━━ Given records

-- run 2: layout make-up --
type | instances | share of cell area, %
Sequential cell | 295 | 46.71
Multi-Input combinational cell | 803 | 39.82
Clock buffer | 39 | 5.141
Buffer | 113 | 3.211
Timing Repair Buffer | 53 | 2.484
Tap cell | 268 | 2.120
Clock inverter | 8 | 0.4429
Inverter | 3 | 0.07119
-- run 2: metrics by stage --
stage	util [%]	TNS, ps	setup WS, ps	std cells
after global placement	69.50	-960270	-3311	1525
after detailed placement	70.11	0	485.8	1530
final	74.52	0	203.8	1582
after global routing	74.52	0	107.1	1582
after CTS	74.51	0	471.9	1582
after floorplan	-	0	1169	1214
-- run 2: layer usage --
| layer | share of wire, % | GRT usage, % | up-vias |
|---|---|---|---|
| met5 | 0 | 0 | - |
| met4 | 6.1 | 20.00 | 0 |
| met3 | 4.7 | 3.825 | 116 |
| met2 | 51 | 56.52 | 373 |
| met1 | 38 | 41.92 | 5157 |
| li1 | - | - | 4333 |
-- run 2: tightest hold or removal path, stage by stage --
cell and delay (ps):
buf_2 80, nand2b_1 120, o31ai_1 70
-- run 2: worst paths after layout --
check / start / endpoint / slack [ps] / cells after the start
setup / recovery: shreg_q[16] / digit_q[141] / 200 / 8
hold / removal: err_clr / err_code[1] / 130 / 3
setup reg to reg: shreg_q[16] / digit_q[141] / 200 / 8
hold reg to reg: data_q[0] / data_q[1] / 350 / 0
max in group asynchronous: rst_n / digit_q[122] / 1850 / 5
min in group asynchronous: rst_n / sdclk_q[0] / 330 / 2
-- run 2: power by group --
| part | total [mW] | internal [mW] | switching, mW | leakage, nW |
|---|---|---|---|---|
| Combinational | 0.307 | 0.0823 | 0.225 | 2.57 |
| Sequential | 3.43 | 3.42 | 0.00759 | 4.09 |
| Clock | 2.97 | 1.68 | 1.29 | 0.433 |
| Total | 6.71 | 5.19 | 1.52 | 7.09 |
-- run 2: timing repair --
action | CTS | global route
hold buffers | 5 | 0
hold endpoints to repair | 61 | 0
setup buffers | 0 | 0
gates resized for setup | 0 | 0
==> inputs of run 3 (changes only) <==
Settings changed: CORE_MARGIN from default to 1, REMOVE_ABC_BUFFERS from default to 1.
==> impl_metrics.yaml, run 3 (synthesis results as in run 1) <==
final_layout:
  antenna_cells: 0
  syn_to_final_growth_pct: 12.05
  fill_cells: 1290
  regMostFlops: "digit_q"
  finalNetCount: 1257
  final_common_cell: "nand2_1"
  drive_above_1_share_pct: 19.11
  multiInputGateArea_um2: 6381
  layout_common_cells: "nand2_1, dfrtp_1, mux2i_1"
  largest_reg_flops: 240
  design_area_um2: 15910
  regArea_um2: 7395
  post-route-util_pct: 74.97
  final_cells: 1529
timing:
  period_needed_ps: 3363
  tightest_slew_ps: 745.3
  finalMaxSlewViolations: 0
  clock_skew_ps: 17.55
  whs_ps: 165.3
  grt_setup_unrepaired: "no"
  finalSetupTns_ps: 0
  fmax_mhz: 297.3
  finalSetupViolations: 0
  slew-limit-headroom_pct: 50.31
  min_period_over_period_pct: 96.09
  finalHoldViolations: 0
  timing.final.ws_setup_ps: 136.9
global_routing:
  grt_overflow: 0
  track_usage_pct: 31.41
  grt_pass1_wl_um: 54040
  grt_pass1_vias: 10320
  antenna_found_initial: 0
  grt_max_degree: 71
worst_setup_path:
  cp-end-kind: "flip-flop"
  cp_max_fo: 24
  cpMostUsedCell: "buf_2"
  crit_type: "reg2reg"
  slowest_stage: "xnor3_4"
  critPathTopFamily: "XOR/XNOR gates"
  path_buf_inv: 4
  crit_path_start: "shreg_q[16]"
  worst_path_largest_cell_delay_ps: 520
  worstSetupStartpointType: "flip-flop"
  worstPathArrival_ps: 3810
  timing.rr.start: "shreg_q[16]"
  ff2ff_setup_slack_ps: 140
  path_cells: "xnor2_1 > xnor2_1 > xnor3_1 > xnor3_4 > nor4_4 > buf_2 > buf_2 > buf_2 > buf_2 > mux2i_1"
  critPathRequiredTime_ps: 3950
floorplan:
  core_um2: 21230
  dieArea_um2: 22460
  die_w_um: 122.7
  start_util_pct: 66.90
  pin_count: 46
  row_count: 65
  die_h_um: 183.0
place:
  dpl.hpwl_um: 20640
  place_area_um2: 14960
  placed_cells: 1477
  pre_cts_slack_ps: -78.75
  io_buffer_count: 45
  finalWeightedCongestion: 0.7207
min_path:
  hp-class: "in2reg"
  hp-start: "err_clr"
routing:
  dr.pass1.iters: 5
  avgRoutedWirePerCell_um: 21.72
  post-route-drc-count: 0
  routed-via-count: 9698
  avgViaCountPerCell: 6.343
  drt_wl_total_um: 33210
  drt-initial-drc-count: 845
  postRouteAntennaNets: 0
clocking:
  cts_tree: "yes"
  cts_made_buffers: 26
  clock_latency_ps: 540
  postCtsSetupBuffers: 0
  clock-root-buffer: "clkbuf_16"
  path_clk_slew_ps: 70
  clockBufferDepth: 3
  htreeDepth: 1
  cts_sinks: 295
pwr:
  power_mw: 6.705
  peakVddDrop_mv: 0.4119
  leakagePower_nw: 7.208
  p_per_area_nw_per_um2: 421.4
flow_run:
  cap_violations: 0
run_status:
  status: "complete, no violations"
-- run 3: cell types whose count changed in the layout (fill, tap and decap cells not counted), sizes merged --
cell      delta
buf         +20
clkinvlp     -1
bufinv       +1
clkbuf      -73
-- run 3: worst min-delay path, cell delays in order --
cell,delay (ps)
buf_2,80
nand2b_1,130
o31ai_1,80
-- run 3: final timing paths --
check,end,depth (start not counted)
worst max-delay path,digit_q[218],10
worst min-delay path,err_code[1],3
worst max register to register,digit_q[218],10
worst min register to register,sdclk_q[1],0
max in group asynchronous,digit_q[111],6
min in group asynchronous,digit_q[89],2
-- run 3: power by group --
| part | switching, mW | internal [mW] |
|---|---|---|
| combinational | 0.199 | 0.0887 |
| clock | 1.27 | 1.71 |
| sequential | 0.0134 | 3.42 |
File: config.mk
export PLATFORM = sky130hd
export DESIGN_NAME = uart_apb_regs
export DESIGN_NICKNAME = d
export VERILOG_FILES = /design/src/rtl/uart_apb_regs.sv
export SDC_FILE = /design/constraint.sdc
export NUM_CORES = 1
export LEC_CHECK = 0
export CAP_MARGIN = 0
export CORE_MARGIN = 2
export CORE_UTILIZATION = 38
export CTS_CLUSTER_DIAMETER = 80
export DETAILED_ROUTE_END_ITERATION = 12
export GPL_TIMING_DRIVEN = 0
export PLACE_DENSITY = 0.79
export SKIP_CTS_REPAIR_TIMING = 1
export SYNTH_ARGS = -nofsm -noshare
export SYNTH_HDL_FRONTEND = slang
export SYNTH_SLANG_ARGS = --single-unit
File: constraint.sdc
create_clock -name clk -period 1.7 [get_ports clk]
set_clock_uncertainty 0.1 [all_clocks]
set_input_delay 0.255 -clock clk [delete_from_list [all_inputs] [get_ports clk]]
set_output_delay 0.255 -clock clk [all_outputs]
set_load 0.01 [all_outputs]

━━━━

- _Task_: The answer must be every entry, reproduced exactly.

- _Task solution_:
-- run 2: layout make-up --
type | instances | share of cell area, %
Sequential cell | 295 | 46.71
Multi-Input combinational cell | 803 | 39.82
Clock buffer | 39 | 5.141
Buffer | 113 | 3.211
Timing Repair Buffer | 53 | 2.484
Tap cell | 268 | 2.120
Clock inverter | 8 | 0.4429
Inverter | 3 | 0.07119
-- run 2: metrics by stage --
stage	util [%]	TNS, ps	setup WS, ps	std cells
after global placement	69.50	-960270	-3311	1525
after detailed placement	70.11	0	485.8	1530
final	74.52	0	203.8	1582
after global routing	74.52	0	107.1	1582
after CTS	74.51	0	471.9	1582
after floorplan	-	0	1169	1214
-- run 2: layer usage --
| layer | share of wire, % | GRT usage, % | up-vias |
|---|---|---|---|
| met5 | 0 | 0 | - |
| met4 | 6.1 | 20.00 | 0 |
| met3 | 4.7 | 3.825 | 116 |
| met2 | 51 | 56.52 | 373 |
| met1 | 38 | 41.92 | 5157 |
| li1 | - | - | 4333 |
-- run 2: tightest hold or removal path, stage by stage --
cell and delay (ps):
buf_2 80, nand2b_1 120, o31ai_1 70
-- run 2: worst paths after layout --
check / start / endpoint / slack [ps] / cells after the start
setup / recovery: shreg_q[16] / digit_q[141] / 200 / 8
hold / removal: err_clr / err_code[1] / 130 / 3
setup reg to reg: shreg_q[16] / digit_q[141] / 200 / 8
hold reg to reg: data_q[0] / data_q[1] / 350 / 0
max in group asynchronous: rst_n / digit_q[122] / 1850 / 5
min in group asynchronous: rst_n / sdclk_q[0] / 330 / 2
-- run 2: power by group --
| part | total [mW] | internal [mW] | switching, mW | leakage, nW |
|---|---|---|---|---|
| Combinational | 0.307 | 0.0823 | 0.225 | 2.57 |
| Sequential | 3.43 | 3.42 | 0.00759 | 4.09 |
| Clock | 2.97 | 1.68 | 1.29 | 0.433 |
| Total | 6.71 | 5.19 | 1.52 | 7.09 |
-- run 2: timing repair --
action | CTS | global route
hold buffers | 5 | 0
hold endpoints to repair | 61 | 0
setup buffers | 0 | 0
gates resized for setup | 0 | 0
==> inputs of run 3 (changes only) <==
Settings changed: CORE_MARGIN from default to 1, REMOVE_ABC_BUFFERS from default to 1.
==> impl_metrics.yaml, run 3 (synthesis results as in run 1) <==
final_layout:
  antenna_cells: 0
  syn_to_final_growth_pct: 12.05
  fill_cells: 1290
  regMostFlops: "digit_q"
  finalNetCount: 1257
  final_common_cell: "nand2_1"
  drive_above_1_share_pct: 19.11
  multiInputGateArea_um2: 6381
  layout_common_cells: "nand2_1, dfrtp_1, mux2i_1"
  largest_reg_flops: 240
  design_area_um2: 15910
  regArea_um2: 7395
  post-route-util_pct: 74.97
  final_cells: 1529
timing:
  period_needed_ps: 3363
  tightest_slew_ps: 745.3
  finalMaxSlewViolations: 0
  clock_skew_ps: 17.55
  whs_ps: 165.3
  grt_setup_unrepaired: "no"
  finalSetupTns_ps: 0
  fmax_mhz: 297.3
  finalSetupViolations: 0
  slew-limit-headroom_pct: 50.31
  min_period_over_period_pct: 96.09
  finalHoldViolations: 0
  timing.final.ws_setup_ps: 136.9
global_routing:
  grt_overflow: 0
  track_usage_pct: 31.41
  grt_pass1_wl_um: 54040
  grt_pass1_vias: 10320
  antenna_found_initial: 0
  grt_max_degree: 71
worst_setup_path:
  cp-end-kind: "flip-flop"
  cp_max_fo: 24
  cpMostUsedCell: "buf_2"
  crit_type: "reg2reg"
  slowest_stage: "xnor3_4"
  critPathTopFamily: "XOR/XNOR gates"
  path_buf_inv: 4
  crit_path_start: "shreg_q[16]"
  worst_path_largest_cell_delay_ps: 520
  worstSetupStartpointType: "flip-flop"
  worstPathArrival_ps: 3810
  timing.rr.start: "shreg_q[16]"
  ff2ff_setup_slack_ps: 140
  path_cells: "xnor2_1 > xnor2_1 > xnor3_1 > xnor3_4 > nor4_4 > buf_2 > buf_2 > buf_2 > buf_2 > mux2i_1"
  critPathRequiredTime_ps: 3950
floorplan:
  core_um2: 21230
  dieArea_um2: 22460
  die_w_um: 122.7
  start_util_pct: 66.90
  pin_count: 46
  row_count: 65
  die_h_um: 183.0
place:
  dpl.hpwl_um: 20640
  place_area_um2: 14960
  placed_cells: 1477
  pre_cts_slack_ps: -78.75
  io_buffer_count: 45
  finalWeightedCongestion: 0.7207
min_path:
  hp-class: "in2reg"
  hp-start: "err_clr"
routing:
  dr.pass1.iters: 5
  avgRoutedWirePerCell_um: 21.72
  post-route-drc-count: 0
  routed-via-count: 9698
  avgViaCountPerCell: 6.343
  drt_wl_total_um: 33210
  drt-initial-drc-count: 845
  postRouteAntennaNets: 0
clocking:
  cts_tree: "yes"
  cts_made_buffers: 26
  clock_latency_ps: 540
  postCtsSetupBuffers: 0
  clock-root-buffer: "clkbuf_16"
  path_clk_slew_ps: 70
  clockBufferDepth: 3
  htreeDepth: 1
  cts_sinks: 295
pwr:
  power_mw: 6.705
  peakVddDrop_mv: 0.4119
  leakagePower_nw: 7.208
  p_per_area_nw_per_um2: 421.4
flow_run:
  cap_violations: 0
run_status:
  status: "complete, no violations"
-- run 3: cell types whose count changed in the layout (fill, tap and decap cells not counted), sizes merged --
cell      delta
buf         +20
clkinvlp     -1
bufinv       +1
clkbuf      -73
-- run 3: worst min-delay path, cell delays in order --
cell,delay (ps)
buf_2,80
nand2b_1,130
o31ai_1,80
-- run 3: final timing paths --
check,end,depth (start not counted)
worst max-delay path,digit_q[218],10
worst min-delay path,err_code[1],3
worst max register to register,digit_q[218],10
worst min register to register,sdclk_q[1],0
max in group asynchronous,digit_q[111],6
min in group asynchronous,digit_q[89],2
-- run 3: power by group --
| part | switching, mW | internal [mW] |
|---|---|---|
| combinational | 0.199 | 0.0887 |
| clock | 1.27 | 1.71 |
| sequential | 0.0134 | 3.42 |
File: config.mk
export PLATFORM = sky130hd
export DESIGN_NAME = uart_apb_regs
export DESIGN_NICKNAME = d
export VERILOG_FILES = /design/src/rtl/uart_apb_regs.sv
export SDC_FILE = /design/constraint.sdc
export NUM_CORES = 1
export LEC_CHECK = 0
export CAP_MARGIN = 0
export CORE_MARGIN = 2
export CORE_UTILIZATION = 38
export CTS_CLUSTER_DIAMETER = 80
export DETAILED_ROUTE_END_ITERATION = 12
export GPL_TIMING_DRIVEN = 0
export PLACE_DENSITY = 0.79
export SKIP_CTS_REPAIR_TIMING = 1
export SYNTH_ARGS = -nofsm -noshare
export SYNTH_HDL_FRONTEND = slang
export SYNTH_SLANG_ARGS = --single-unit
File: constraint.sdc
create_clock -name clk -period 1.7 [get_ports clk]
set_clock_uncertainty 0.1 [all_clocks]
set_input_delay 0.255 -clock clk [delete_from_list [all_inputs] [get_ports clk]]
set_output_delay 0.255 -clock clk [all_outputs]
set_load 0.01 [all_outputs]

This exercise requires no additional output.